Top of Data shown
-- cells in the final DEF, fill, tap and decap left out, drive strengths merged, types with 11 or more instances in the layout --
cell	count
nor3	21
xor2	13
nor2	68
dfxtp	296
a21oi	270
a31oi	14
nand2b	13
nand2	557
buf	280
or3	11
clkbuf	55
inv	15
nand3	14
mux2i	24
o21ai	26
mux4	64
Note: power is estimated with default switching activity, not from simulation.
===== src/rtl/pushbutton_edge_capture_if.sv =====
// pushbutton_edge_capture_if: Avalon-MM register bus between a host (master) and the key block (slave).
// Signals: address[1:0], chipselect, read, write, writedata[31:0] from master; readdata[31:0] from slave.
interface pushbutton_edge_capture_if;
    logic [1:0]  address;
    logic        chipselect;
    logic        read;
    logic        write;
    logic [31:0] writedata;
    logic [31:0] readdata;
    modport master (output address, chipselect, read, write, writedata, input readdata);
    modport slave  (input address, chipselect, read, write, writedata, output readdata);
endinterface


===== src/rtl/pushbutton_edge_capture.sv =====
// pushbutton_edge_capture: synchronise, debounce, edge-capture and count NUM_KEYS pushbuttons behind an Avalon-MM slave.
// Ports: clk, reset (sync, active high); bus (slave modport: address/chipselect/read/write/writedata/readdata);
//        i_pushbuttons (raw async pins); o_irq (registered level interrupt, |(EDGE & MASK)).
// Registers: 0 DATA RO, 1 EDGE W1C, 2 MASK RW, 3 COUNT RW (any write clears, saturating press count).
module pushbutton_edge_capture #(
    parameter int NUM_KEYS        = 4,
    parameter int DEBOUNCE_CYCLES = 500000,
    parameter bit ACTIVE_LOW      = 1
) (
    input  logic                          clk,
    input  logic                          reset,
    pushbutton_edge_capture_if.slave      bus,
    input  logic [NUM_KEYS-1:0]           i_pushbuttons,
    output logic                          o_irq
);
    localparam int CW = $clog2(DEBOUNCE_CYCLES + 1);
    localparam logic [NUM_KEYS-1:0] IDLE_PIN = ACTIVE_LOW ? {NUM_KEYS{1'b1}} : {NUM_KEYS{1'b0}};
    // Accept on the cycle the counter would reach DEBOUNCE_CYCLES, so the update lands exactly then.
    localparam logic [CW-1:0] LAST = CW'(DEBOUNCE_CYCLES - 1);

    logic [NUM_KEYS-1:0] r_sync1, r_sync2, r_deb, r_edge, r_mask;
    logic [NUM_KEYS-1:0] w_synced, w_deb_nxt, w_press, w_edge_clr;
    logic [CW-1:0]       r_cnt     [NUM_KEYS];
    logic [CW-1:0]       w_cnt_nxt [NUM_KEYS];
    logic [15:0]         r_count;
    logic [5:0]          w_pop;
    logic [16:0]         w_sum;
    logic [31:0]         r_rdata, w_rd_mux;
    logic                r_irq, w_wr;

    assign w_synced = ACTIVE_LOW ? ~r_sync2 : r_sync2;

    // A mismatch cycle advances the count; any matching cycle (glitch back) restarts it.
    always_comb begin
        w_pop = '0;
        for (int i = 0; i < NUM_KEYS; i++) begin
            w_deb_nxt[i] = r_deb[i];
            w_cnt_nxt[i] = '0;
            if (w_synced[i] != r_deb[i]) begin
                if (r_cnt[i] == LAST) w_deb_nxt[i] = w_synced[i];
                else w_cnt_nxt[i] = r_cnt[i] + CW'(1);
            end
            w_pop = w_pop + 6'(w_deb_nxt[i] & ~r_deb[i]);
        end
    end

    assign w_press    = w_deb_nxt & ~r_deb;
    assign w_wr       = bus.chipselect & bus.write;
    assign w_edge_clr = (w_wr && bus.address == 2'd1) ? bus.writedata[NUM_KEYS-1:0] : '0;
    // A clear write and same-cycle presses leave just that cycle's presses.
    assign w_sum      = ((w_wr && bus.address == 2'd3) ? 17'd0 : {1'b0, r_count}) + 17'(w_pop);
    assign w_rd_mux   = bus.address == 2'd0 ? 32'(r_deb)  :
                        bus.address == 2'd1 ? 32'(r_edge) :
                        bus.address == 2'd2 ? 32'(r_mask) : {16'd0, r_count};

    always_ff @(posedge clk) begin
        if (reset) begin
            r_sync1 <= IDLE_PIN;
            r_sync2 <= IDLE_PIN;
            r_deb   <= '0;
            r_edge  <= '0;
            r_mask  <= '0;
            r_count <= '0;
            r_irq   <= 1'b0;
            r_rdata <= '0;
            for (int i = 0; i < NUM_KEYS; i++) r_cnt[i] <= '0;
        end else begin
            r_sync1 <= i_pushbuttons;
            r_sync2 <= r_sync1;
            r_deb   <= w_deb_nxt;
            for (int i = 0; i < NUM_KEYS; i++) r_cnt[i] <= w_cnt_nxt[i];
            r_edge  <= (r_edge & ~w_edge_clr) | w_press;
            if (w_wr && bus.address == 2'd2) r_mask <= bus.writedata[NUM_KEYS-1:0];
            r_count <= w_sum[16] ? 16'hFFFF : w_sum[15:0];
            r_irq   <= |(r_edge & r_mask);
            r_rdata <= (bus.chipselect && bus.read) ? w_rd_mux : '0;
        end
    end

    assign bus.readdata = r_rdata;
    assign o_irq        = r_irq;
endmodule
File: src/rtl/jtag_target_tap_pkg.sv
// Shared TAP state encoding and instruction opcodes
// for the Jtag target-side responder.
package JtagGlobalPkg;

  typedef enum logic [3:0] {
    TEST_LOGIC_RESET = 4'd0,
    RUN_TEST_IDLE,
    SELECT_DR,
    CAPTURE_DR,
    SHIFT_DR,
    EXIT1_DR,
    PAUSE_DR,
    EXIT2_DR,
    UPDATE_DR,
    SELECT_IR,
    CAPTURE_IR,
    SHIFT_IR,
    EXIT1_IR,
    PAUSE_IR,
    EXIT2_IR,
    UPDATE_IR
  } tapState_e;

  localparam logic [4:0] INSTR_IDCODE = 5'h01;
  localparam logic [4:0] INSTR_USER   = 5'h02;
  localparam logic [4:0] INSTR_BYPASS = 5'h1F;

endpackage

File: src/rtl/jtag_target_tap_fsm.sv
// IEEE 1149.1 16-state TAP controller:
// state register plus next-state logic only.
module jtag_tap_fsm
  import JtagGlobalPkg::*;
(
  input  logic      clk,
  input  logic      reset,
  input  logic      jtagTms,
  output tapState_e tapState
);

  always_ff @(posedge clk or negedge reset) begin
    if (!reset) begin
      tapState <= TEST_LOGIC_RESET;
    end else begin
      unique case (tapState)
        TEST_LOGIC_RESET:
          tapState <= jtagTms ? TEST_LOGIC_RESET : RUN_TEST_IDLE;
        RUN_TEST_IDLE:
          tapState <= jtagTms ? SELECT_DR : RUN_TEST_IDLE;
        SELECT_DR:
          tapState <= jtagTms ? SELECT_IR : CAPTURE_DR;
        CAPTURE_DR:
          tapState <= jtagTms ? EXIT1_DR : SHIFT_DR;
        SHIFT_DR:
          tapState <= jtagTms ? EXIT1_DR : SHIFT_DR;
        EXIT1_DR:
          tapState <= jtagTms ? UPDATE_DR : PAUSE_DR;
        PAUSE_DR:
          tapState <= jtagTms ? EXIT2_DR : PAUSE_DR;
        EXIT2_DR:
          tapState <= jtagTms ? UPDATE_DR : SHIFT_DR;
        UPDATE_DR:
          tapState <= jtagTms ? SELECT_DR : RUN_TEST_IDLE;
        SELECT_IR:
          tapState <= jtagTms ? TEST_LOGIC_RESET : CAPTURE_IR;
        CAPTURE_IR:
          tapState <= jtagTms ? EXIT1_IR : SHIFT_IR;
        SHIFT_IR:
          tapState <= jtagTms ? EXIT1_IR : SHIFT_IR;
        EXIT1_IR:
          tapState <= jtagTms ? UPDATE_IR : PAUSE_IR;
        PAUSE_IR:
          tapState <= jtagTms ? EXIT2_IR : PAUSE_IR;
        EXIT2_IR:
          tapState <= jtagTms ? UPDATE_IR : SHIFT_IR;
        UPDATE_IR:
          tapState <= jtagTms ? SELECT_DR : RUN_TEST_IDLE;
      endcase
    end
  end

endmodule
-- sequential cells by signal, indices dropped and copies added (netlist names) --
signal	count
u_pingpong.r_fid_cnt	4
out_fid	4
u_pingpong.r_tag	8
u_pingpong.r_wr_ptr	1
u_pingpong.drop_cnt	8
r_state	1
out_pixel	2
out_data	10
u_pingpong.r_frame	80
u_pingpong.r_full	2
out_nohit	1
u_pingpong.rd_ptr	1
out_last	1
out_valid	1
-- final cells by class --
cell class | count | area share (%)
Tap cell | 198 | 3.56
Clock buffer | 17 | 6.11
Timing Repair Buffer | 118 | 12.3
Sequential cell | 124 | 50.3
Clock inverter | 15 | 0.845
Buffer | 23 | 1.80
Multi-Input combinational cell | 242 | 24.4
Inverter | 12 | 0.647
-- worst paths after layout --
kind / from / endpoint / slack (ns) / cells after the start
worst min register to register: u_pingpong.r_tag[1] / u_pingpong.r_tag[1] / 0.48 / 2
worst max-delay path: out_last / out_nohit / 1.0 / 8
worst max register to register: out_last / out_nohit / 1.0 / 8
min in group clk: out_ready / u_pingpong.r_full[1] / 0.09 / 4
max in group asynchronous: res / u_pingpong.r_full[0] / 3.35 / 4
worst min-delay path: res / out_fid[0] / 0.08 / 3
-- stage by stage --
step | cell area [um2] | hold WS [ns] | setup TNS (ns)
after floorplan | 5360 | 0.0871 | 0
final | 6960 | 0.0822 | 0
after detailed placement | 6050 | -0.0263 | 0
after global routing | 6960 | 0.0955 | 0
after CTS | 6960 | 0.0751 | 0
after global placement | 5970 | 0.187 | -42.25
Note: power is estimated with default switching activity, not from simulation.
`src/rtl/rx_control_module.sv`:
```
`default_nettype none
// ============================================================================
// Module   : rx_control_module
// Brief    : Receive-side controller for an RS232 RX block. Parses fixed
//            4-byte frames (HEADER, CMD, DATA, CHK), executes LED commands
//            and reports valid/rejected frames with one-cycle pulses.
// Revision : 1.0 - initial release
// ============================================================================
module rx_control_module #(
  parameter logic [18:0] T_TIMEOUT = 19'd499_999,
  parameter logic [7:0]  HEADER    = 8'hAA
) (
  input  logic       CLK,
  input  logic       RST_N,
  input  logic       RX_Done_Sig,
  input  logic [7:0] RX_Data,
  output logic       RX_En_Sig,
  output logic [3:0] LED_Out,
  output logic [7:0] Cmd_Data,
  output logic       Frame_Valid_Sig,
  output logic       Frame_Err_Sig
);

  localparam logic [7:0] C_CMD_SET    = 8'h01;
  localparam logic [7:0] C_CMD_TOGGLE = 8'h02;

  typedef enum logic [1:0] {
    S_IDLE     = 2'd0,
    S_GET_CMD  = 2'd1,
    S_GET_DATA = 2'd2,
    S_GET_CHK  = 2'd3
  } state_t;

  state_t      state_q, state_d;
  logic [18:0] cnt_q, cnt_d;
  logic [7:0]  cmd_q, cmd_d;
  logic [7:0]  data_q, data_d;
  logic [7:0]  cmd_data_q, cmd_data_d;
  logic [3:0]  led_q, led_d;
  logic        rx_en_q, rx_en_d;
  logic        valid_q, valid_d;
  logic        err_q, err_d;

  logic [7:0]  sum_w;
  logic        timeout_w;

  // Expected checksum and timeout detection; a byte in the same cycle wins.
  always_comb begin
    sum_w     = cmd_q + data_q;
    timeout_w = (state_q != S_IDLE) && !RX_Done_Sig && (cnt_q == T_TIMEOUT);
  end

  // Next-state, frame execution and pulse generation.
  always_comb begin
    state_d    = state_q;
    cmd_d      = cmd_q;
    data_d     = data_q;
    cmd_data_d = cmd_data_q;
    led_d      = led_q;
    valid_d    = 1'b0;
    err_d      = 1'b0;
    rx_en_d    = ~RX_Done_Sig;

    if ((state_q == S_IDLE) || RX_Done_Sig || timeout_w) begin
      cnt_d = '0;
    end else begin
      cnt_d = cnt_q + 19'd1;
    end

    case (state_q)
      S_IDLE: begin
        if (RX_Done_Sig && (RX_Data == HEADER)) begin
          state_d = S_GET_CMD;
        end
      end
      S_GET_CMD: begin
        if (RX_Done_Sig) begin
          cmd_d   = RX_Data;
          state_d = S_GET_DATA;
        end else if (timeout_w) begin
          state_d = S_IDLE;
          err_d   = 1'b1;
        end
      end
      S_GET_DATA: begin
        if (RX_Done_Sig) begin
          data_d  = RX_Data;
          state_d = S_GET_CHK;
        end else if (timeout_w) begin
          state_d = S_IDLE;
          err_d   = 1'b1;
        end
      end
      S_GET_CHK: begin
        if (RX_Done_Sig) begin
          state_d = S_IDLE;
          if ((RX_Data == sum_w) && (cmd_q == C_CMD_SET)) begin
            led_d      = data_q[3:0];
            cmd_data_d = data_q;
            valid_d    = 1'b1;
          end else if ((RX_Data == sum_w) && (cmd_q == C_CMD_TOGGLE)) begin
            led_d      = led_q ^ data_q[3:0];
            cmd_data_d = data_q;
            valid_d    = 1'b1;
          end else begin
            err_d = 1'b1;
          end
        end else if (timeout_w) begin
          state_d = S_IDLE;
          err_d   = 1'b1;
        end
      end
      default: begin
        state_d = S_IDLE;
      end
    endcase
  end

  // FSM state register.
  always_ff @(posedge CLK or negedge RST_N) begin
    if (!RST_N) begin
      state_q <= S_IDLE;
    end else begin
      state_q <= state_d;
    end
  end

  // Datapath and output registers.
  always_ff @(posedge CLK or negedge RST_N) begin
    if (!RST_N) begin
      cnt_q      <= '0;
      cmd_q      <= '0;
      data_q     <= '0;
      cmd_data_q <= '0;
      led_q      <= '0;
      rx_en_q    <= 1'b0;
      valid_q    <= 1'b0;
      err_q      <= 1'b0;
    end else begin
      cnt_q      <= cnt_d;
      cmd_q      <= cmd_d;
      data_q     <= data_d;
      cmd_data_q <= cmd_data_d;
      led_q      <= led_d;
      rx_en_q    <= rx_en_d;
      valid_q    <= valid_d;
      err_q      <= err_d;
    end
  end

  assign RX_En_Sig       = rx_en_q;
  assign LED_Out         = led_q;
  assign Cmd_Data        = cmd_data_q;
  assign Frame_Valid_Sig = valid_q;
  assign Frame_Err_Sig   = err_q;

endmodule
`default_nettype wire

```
Bottom of Data shown
_Assignment_: After identifying the lines above that contain "Clock", copy each one.

_Finished exercise_:
Clock buffer | 17 | 6.11
Clock inverter | 15 | 0.845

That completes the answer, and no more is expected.